[src/core/scc_top.sv]
// Register bank and input switch matrix of a six-channel high-side switch.
// Assumes a serial host, channel pins and limp home pin from outside clk.
// How it works
// Writing 1 to the reset bit of the configuration register runs a reset.
// Reading bit 1 of the configuration register gives the stand-by flag.
// Bit 2 of the configuration register selects latch mode for channel 5.
// Reading bit 3 gives channel 5 state, and writes put 0 there.
// Six channels each switch on from their pin or their command bit.
// Only channels 0 to 2 have a bulb or LED load type setting.
// The host changes a load type only while that channel is off.
// With gating mode 0 a channel is on when its bit OR its pin is high.
// With gating mode 1 a channel is on when its bit AND its pin are high.
// The reset command returns every register to its default.
// Only power-on reset clears the channel outputs directly; a register reset clears out_cmd, which they follow.
// In latch mode channel 5 stays on once commanded until latch is off or limp home starts.
// In limp home writes are ignored, reads work, pins drive channels.
module scc_top
  import scc_pkg::*;
(
  // Clock and reset
  input  wire logic                clk,
  input  wire logic                sys_rst,
  // Serial host pins
  input  wire logic                sclk,
  input  wire logic                cs_n,
  input  wire logic                mosi,
  output logic                     miso,
  output logic                     miso_oe,
  // Channel pins
  input  wire logic [CHANNELS-1:0] channel_input_pin,
  input  wire logic                limp_home_input,
  output logic [CHANNELS-1:0]      channel_output,
  output logic [LED_CHANNELS-1:0]  led_load_select
);

  logic [CHANNELS-1:0]   pin_m;
  logic [CHANNELS-1:0]   pin_s;
  logic [2:0]            ser_m;
  logic [2:0]            ser_s;
  logic                  limp_m;
  logic                  limp_s;
  logic [FRAME_BITS-1:0] rx_word;
  logic                  frame_done;
  logic [FRAME_BITS-1:0] tx_word;
  logic [CHANNELS-1:0]   out_cmd;
  logic                  input_gate_mode;
  logic                  control_bit_zero;
  logic                  crank_latch_enable;
  logic                  crank_latched;
  logic                  standby_flag;
  logic                  soft_reset;
  logic                  bank_rst;
  logic                  wr_ok;
  logic                  bank_select_bit;
  logic [1:0]            addr;
  logic                  rd_bank;
  logic [1:0]            rd_addr;
  logic [CHANNELS-1:0]   next_output;
  logic [CHANNELS-1:0]   command;

  // Two-stage synchronisers for every pin input.
  always_ff @(posedge clk)
  begin
    if (sys_rst)
    begin
      pin_m  <= '0;
      pin_s  <= '0;
      ser_m  <= 3'h2;
      ser_s  <= 3'h2;
      limp_m <= 1'b0;
      limp_s <= 1'b0;
    end
    else
    begin
      pin_m  <= channel_input_pin;
      pin_s  <= pin_m;
      ser_m  <= {sclk, cs_n, mosi};
      ser_s  <= ser_m;
      limp_m <= limp_home_input;
      limp_s <= limp_m;
    end
  end

  scc_serial_port u_port
  (
    .clk        (clk),
    .sys_rst    (sys_rst),
    .sclk_s     (ser_s[2]),
    .cs_n_s     (ser_s[1]),
    .mosi_s     (ser_s[0]),
    .miso       (miso),
    .miso_oe    (miso_oe),
    .tx_word    (tx_word),
    .rx_word    (rx_word),
    .frame_done (frame_done)
  );

  assign bank_select_bit = rx_word[POS_BANK];
  assign addr            = rx_word[POS_ADDR+1:POS_ADDR];
  assign wr_ok           = frame_done && rx_word[POS_WRITE] && !limp_s;
  assign soft_reset      = wr_ok && bank_select_bit
                           && addr == ADDR_HW_CONFIG
                           && rx_word[HW_RST];
  assign bank_rst        = sys_rst || soft_reset || limp_s;

  // Output command register, bank zero.
  always_ff @(posedge clk)
  begin
    if (bank_rst)
      out_cmd <= OUT_RESET;
    else if (wr_ok && !bank_select_bit)
      out_cmd <= rx_word[CHANNELS-1:0];
  end

  // Load type register; the host only changes it on an idle channel.
  always_ff @(posedge clk)
  begin
    if (bank_rst)
    begin
      led_load_select <= LED_RESET;
      input_gate_mode <= GATE_RESET;
    end
    else if (wr_ok && bank_select_bit && addr == ADDR_LOAD_TYPE)
    begin
      led_load_select <= rx_word[LED_CHANNELS-1:0];
      input_gate_mode <= rx_word[LT_GATE];
    end
  end

  // Hardware configuration register.
  always_ff @(posedge clk)
  begin
    if (bank_rst)
    begin
      control_bit_zero   <= CONTROL_RESET;
      crank_latch_enable <= LATCH_RESET;
    end
    else if (wr_ok && bank_select_bit && addr == ADDR_HW_CONFIG)
    begin
      control_bit_zero   <= rx_word[HW_CONTROL];
      crank_latch_enable <= rx_word[HW_LATCH];
    end
  end

  // Read selection, defaulting to the output command register.
  always_ff @(posedge clk)
  begin
    if (sys_rst || soft_reset)
    begin
      rd_bank <= 1'b0;
      rd_addr <= 2'h0;
    end
    else if (frame_done && !rx_word[POS_WRITE])
    begin
      rd_bank <= bank_select_bit;
      rd_addr <= addr;
    end
  end

  always_comb
  begin
    tx_word = '0;
    if (!rd_bank)
      tx_word[CHANNELS-1:0] = out_cmd;
    else
    begin
      tx_word[POS_BANK]               = 1'b1;
      tx_word[POS_ADDR+1:POS_ADDR]    = rd_addr;
      if (rd_addr == ADDR_HW_CONFIG)
      begin
        tx_word[HW_CONTROL] = control_bit_zero;
        tx_word[HW_STANDBY] = standby_flag;
        tx_word[HW_LATCH]   = crank_latch_enable;
        tx_word[HW_CRANK]   = channel_output[CRANK_CH];
      end
      else if (rd_addr == ADDR_LOAD_TYPE)
      begin
        tx_word[LED_CHANNELS-1:0] = led_load_select;
        tx_word[LT_GATE]          = input_gate_mode;
      end
    end
  end

  // Input switch matrix, one cell per channel.
  genvar ch;
  generate
    for (ch = 0; ch < CHANNELS; ch++)
    begin : g_matrix
      always_comb
      begin
        if (limp_s)
          command[ch] = pin_s[ch];
        else if (input_gate_mode)
          command[ch] = out_cmd[ch] && pin_s[ch];
        else
          command[ch] = out_cmd[ch] || pin_s[ch];
        next_output[ch] = command[ch];
        if (ch == CRANK_CH && !limp_s)
          next_output[ch] = command[ch] || crank_latched;
      end
    end
  endgenerate

  // Channel 5 cranking latch; cleared by power-on reset, limp home or latch mode off.
  always_ff @(posedge clk)
  begin
    if (sys_rst || limp_s)
      crank_latched <= 1'b0;
    else if (crank_latch_enable && command[CRANK_CH])
      crank_latched <= 1'b1;
    else if (!crank_latch_enable)
      crank_latched <= 1'b0;
  end

  // Channel outputs cleared directly by power-on reset only; register resets reach them through out_cmd.
  always_ff @(posedge clk)
  begin
    if (sys_rst)
      channel_output <= '0;
    else
      channel_output <= next_output;
  end

  always_ff @(posedge clk)
  begin
    if (sys_rst)
      standby_flag <= 1'b0;
    else
      standby_flag <= !limp_s && channel_output == '0;
  end

endmodule
--- src/ats_defs.vh ---
// Purpose: Shared constants of the asynchronous timer update block
// Assumes: Included by bare name from every design file
// Notes:   Byte addresses on a 32-bit APB, one aligned word per register
`ifndef ATS_DEFS_VH
`define ATS_DEFS_VH

// Register byte addresses
`define ATS_ADDR_STATUS   12'h030
`define ATS_ADDR_COUNT    12'h034
`define ATS_ADDR_COMPARE  12'h038
`define ATS_ADDR_CONTROL  12'h03C
`define ATS_ADDR_IRQ      12'h040

// Status register fields
`define ATS_ST_CTL_BUSY   0
`define ATS_ST_CMP_BUSY   1
`define ATS_ST_CNT_BUSY   2
`define ATS_ST_ASYNC      3

// Timer control fields
`define ATS_CTL_CS_LSB    0
`define ATS_CTL_CS_MSB    2
`define ATS_CTL_CTC       3
`define ATS_CTL_COM_LSB   4
`define ATS_CTL_COM_MSB   5

// Interrupt enable and flag fields
`define ATS_IRQ_OVF_EN    0
`define ATS_IRQ_CMP_EN    1
`define ATS_IRQ_OVF_FLAG  8
`define ATS_IRQ_CMP_FLAG  9

// Reset values
`define ATS_RST_BYTE      8'h00
`define ATS_RST_WORD      32'h0000_0000

// Timing counts
`define ATS_XFER_EDGES    2'h2
`define ATS_FLAG_SYNC     3

// Clock select codes
`define ATS_CS_DIV1       3'h1
`define ATS_CS_DIV8       3'h2
`define ATS_CS_DIV64      3'h3
`define ATS_CS_DIV256     3'h4
`define ATS_CS_DIV1024    3'h5

`endif

--- src/ats_timer_top.v ---
// Purpose: 8-bit timer with asynchronous clock option and update sync
// Assumes: APB slave, inputs synchronous to sys_clk, osc pin << sys_clk/4
// Notes:   Oscillator pin is sampled and edge detected in sys_clk
//
// Register access over APB is decoded and read back in this module.
`timescale 1ns/10ps
`include "ats_defs.vh"

module ats_timer_top #(
	parameter WIDTH = 8
) (
	input  wire        sys_clk,     // System clock, 25 MHz
	input  wire        rst_n,       // Asynchronous reset, active low
	input  wire        psel,        // APB select
	input  wire        penable,     // APB enable
	input  wire        pwrite,      // APB direction, high for write
	input  wire [11:0] paddr,       // APB byte address
	input  wire [31:0] pwdata,      // APB write data
	output reg  [31:0] prdata,      // APB read data, registered
	output wire        pready,      // APB ready, always high
	output wire        pslverr,     // APB error on unmapped address
	input  wire        oscClockPin, // Timer oscillator pin level
	input  wire        powerSave,   // Processor in power save
	input  wire        powerDown,   // Processor in power-down
	output wire        oscRun,      // Oscillator enable
	output reg         wakeReq,     // Wake request from timer
	output reg         cmpOut,      // Compare output pin
	output wire        ovfFlag,     // Overflow flag level
	output wire        cmpFlag      // Compare flag level
);

	// Reset release
	reg rstMeta_reg;
	reg rstSync_reg;

	always @(posedge sys_clk or negedge rst_n) begin
		if (!rst_n) begin
			rstMeta_reg <= 1'b0;
			rstSync_reg <= 1'b0;
		end else begin
			rstMeta_reg <= 1'b1;
			rstSync_reg <= rstMeta_reg;
		end
	end

	wire rstN = rstSync_reg;

	// Register state
	reg             asyncSel_reg;
	reg [WIDTH-1:0] count_reg;
	reg [WIDTH-1:0] compare_reg;
	reg [WIDTH-1:0] control_reg;
	reg             ovfEn_reg;
	reg             cmpEn_reg;
	reg [1:0]       flag_reg;

	// Bus decode
	reg  mapped;
	reg  wrCount;
	reg  wrCompare;
	reg  wrControl;
	reg  wrStatus;
	reg  wrIrq;
	wire apbAccess = psel & penable;
	wire apbWrite  = apbAccess & pwrite;

	always @* begin
		mapped    = 1'b0;
		wrCount   = 1'b0;
		wrCompare = 1'b0;
		wrControl = 1'b0;
		wrStatus  = 1'b0;
		wrIrq     = 1'b0;
		if (paddr == `ATS_ADDR_STATUS) begin
			mapped   = 1'b1;
			wrStatus = apbWrite;
		end else if (paddr == `ATS_ADDR_COUNT) begin
			mapped  = 1'b1;
			wrCount = apbWrite;
		end else if (paddr == `ATS_ADDR_COMPARE) begin
			mapped    = 1'b1;
			wrCompare = apbWrite;
		end else if (paddr == `ATS_ADDR_CONTROL) begin
			mapped    = 1'b1;
			wrControl = apbWrite;
		end else if (paddr == `ATS_ADDR_IRQ) begin
			mapped = 1'b1;
			wrIrq  = apbWrite;
		end
	end

	assign pready  = 1'b1;
	assign pslverr = apbAccess & ~mapped;

	// Oscillator pin synchroniser and edge detect
	reg  oscMeta_reg;
	reg  oscSync_reg;
	reg  oscLast_reg;
	wire oscRise = oscSync_reg & ~oscLast_reg;

	always @(posedge sys_clk or negedge rstN) begin
		if (!rstN) begin
			oscMeta_reg <= 1'b0;
			oscSync_reg <= 1'b0;
			oscLast_reg <= 1'b0;
		end else begin
			oscMeta_reg <= oscClockPin;
			oscSync_reg <= oscMeta_reg;
			oscLast_reg <= oscSync_reg;
		end
	end

	assign oscRun = asyncSel_reg & ~powerDown;

	// Holding registers, one per destination
	wire [WIDTH-1:0] cntHold;
	wire [WIDTH-1:0] cmpHold;
	wire [WIDTH-1:0] ctlHold;
	wire             cntLoad;
	wire             cmpLoad;
	wire             ctlLoad;
	wire             cntBusy;
	wire             cmpBusy;
	wire             ctlBusy;

	ats_update_slot #(.WIDTH(WIDTH)) uCountSlot (
		.clk       (sys_clk),
		.rstN      (rstN),
		.wrStrobe  (wrCount),
		.wrData    (pwdata[WIDTH-1:0]),
		.asyncMode (asyncSel_reg),
		.oscTick   (oscRise),
		.holdValue (cntHold),
		.loadPulse (cntLoad),
		.busy      (cntBusy)
	);

	ats_update_slot #(.WIDTH(WIDTH)) uCompareSlot (
		.clk       (sys_clk),
		.rstN      (rstN),
		.wrStrobe  (wrCompare),
		.wrData    (pwdata[WIDTH-1:0]),
		.asyncMode (asyncSel_reg),
		.oscTick   (oscRise),
		.holdValue (cmpHold),
		.loadPulse (cmpLoad),
		.busy      (cmpBusy)
	);

	ats_update_slot #(.WIDTH(WIDTH)) uControlSlot (
		.clk       (sys_clk),
		.rstN      (rstN),
		.wrStrobe  (wrControl),
		.wrData    (pwdata[WIDTH-1:0]),
		.asyncMode (asyncSel_reg),
		.oscTick   (oscRise),
		.holdValue (ctlHold),
		.loadPulse (ctlLoad),
		.busy      (ctlBusy)
	);

	// Timer clock source and prescaler
	wire       srcEdge = asyncSel_reg ? oscRise : 1'b1;
	reg  [9:0] prescale_reg;
	reg        tick;
	wire [2:0] clkSel  = control_reg[`ATS_CTL_CS_MSB:`ATS_CTL_CS_LSB];

	always @* begin
		case (clkSel)
			`ATS_CS_DIV1:    tick = srcEdge;
			`ATS_CS_DIV8:    tick = srcEdge & (prescale_reg[2:0] == 3'h7);
			`ATS_CS_DIV64:   tick = srcEdge & (prescale_reg[5:0] == 6'h3F);
			`ATS_CS_DIV256:  tick = srcEdge & (prescale_reg[7:0] == 8'hFF);
			`ATS_CS_DIV1024: tick = srcEdge & (prescale_reg == 10'h3FF);
			default:         tick = 1'b0;
		endcase
	end

	// Counting, compare and overflow
	wire             ctcMode  = control_reg[`ATS_CTL_CTC];
	wire [1:0]       comMode  = control_reg[`ATS_CTL_COM_MSB:`ATS_CTL_COM_LSB];
	wire             ctcClear = ctcMode & (count_reg == compare_reg);
	wire [WIDTH-1:0] countInc = count_reg + {{(WIDTH-1){1'b0}}, 1'b1};
	wire [WIDTH-1:0] countNext = ctcClear ? {WIDTH{1'b0}} : countInc;
	wire             suppress = cmpBusy | cntBusy;
	// Only counting onto the compare value matches, never a software load
	wire             matchNow = tick & ~cntLoad & ~suppress &
	                            (countNext == compare_reg);
	wire             ovfNow   = tick & ~cntLoad & ~ctcClear &
	                            (count_reg == {WIDTH{1'b1}});
	reg  [1:0]       evt_reg;

	always @(posedge sys_clk or negedge rstN) begin
		if (!rstN) begin
			prescale_reg <= 10'h000;
			count_reg    <= `ATS_RST_BYTE;
			compare_reg  <= `ATS_RST_BYTE;
			control_reg  <= `ATS_RST_BYTE;
			evt_reg      <= 2'h0;
			cmpOut       <= 1'b0;
		end else begin
			if (srcEdge)
				prescale_reg <= prescale_reg + 10'h001;
			if (cntLoad)
				count_reg <= cntHold;
			else if (tick)
				count_reg <= countNext;
			if (cmpLoad)
				compare_reg <= cmpHold;
			if (ctlLoad)
				control_reg <= ctlHold;
			evt_reg <= {matchNow, ovfNow};
			if (matchNow) begin
				case (comMode)
					2'h1:    cmpOut <= ~cmpOut;
					2'h2:    cmpOut <= 1'b0;
					2'h3:    cmpOut <= 1'b1;
					default: cmpOut <= cmpOut;
				endcase
			end
		end
	end

	// Flag synchronisation: bit 0 overflow, bit 1 compare
	wire [1:0] flagSet;
	wire [1:0] flagPend;
	wire [1:0] flagClr = wrIrq ? {pwdata[`ATS_IRQ_CMP_FLAG],
	                              pwdata[`ATS_IRQ_OVF_FLAG]} : 2'h0;

	genvar gi;
	generate
		for (gi = 0; gi < 2; gi = gi + 1) begin : gFlag
			reg                       pend_reg;
			reg [`ATS_FLAG_SYNC-1:0]  dly_reg;
			always @(posedge sys_clk or negedge rstN) begin
				if (!rstN) begin
					pend_reg <= 1'b0;
					dly_reg  <= {`ATS_FLAG_SYNC{1'b0}};
				end else begin
					// Wait one timer cycle, then three system cycles
					dly_reg <= {dly_reg[`ATS_FLAG_SYNC-2:0],
					            pend_reg & oscRise};
					if (evt_reg[gi] & asyncSel_reg)
						pend_reg <= 1'b1;
					else if (oscRise)
						pend_reg <= 1'b0;
				end
			end
			assign flagPend[gi] = pend_reg;
			assign flagSet[gi]  = asyncSel_reg ? dly_reg[`ATS_FLAG_SYNC-1]
			                                   : evt_reg[gi];
		end
	endgenerate

	always @(posedge sys_clk or negedge rstN) begin
		if (!rstN)
			flag_reg <= 2'h0;
		else
			flag_reg <= flagSet | (flag_reg & ~flagClr);
	end

	assign ovfFlag = flag_reg[0];
	assign cmpFlag = flag_reg[1];

	// Wake request in power save on the timer cycle after an enabled condition, async mode only
	wire [1:0] enMask = {cmpEn_reg, ovfEn_reg};

	always @(posedge sys_clk or negedge rstN) begin
		if (!rstN)
			wakeReq <= 1'b0;
		else if (!powerSave)
			wakeReq <= 1'b0;
		else if (oscRise && ((flagPend & enMask) != 2'h0))
			wakeReq <= 1'b1;
	end

	// Software control bits
	always @(posedge sys_clk or negedge rstN) begin
		if (!rstN) begin
			asyncSel_reg <= 1'b0;
			ovfEn_reg    <= 1'b0;
			cmpEn_reg    <= 1'b0;
		end else begin
			if (wrStatus)
				asyncSel_reg <= pwdata[`ATS_ST_ASYNC];
			if (wrIrq) begin
				ovfEn_reg <= pwdata[`ATS_IRQ_OVF_EN];
				cmpEn_reg <= pwdata[`ATS_IRQ_CMP_EN];
			end
		end
	end

	// Read data, captured in the setup cycle
	reg [31:0] readMux;

	always @* begin
		readMux = `ATS_RST_WORD;
		if (paddr == `ATS_ADDR_STATUS) begin
			readMux[`ATS_ST_ASYNC]    = asyncSel_reg;
			readMux[`ATS_ST_CNT_BUSY] = cntBusy;
			readMux[`ATS_ST_CMP_BUSY] = cmpBusy;
			readMux[`ATS_ST_CTL_BUSY] = ctlBusy;
		end else if (paddr == `ATS_ADDR_COUNT) begin
			readMux[WIDTH-1:0] = count_reg;
		end else if (paddr == `ATS_ADDR_COMPARE) begin
			readMux[WIDTH-1:0] = cmpHold;
		end else if (paddr == `ATS_ADDR_CONTROL) begin
			readMux[WIDTH-1:0] = ctlHold;
		end else if (paddr == `ATS_ADDR_IRQ) begin
			readMux[`ATS_IRQ_OVF_EN]   = ovfEn_reg;
			readMux[`ATS_IRQ_CMP_EN]   = cmpEn_reg;
			readMux[`ATS_IRQ_OVF_FLAG] = flag_reg[0];
			readMux[`ATS_IRQ_CMP_FLAG] = flag_reg[1];
		end
	end

	always @(posedge sys_clk or negedge rstN) begin
		if (!rstN)
			prdata <= `ATS_RST_WORD;
		else if (psel && !penable && !pwrite)
			prdata <= readMux;
	end

endmodule // ats_timer_top
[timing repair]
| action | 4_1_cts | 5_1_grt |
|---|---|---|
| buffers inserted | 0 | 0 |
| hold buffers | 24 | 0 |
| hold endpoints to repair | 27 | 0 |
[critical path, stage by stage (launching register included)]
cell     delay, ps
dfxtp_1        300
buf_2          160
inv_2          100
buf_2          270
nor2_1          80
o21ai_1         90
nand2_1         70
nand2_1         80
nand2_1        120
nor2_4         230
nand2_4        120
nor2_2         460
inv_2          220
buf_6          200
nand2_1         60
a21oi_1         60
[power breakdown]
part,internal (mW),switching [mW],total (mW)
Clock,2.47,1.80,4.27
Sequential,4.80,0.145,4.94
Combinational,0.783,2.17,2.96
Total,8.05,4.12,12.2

● **Task description**
Please give an exact restatement of only the lines from the beginning of the material above to the line with "to its default.", inclusive.

● **Answer space**
[src/core/scc_top.sv]
// Register bank and input switch matrix of a six-channel high-side switch.
// Assumes a serial host, channel pins and limp home pin from outside clk.
// How it works
// Writing 1 to the reset bit of the configuration register runs a reset.
// Reading bit 1 of the configuration register gives the stand-by flag.
// Bit 2 of the configuration register selects latch mode for channel 5.
// Reading bit 3 gives channel 5 state, and writes put 0 there.
// Six channels each switch on from their pin or their command bit.
// Only channels 0 to 2 have a bulb or LED load type setting.
// The host changes a load type only while that channel is off.
// With gating mode 0 a channel is on when its bit OR its pin is high.
// With gating mode 1 a channel is on when its bit AND its pin are high.
// The reset command returns every register to its default.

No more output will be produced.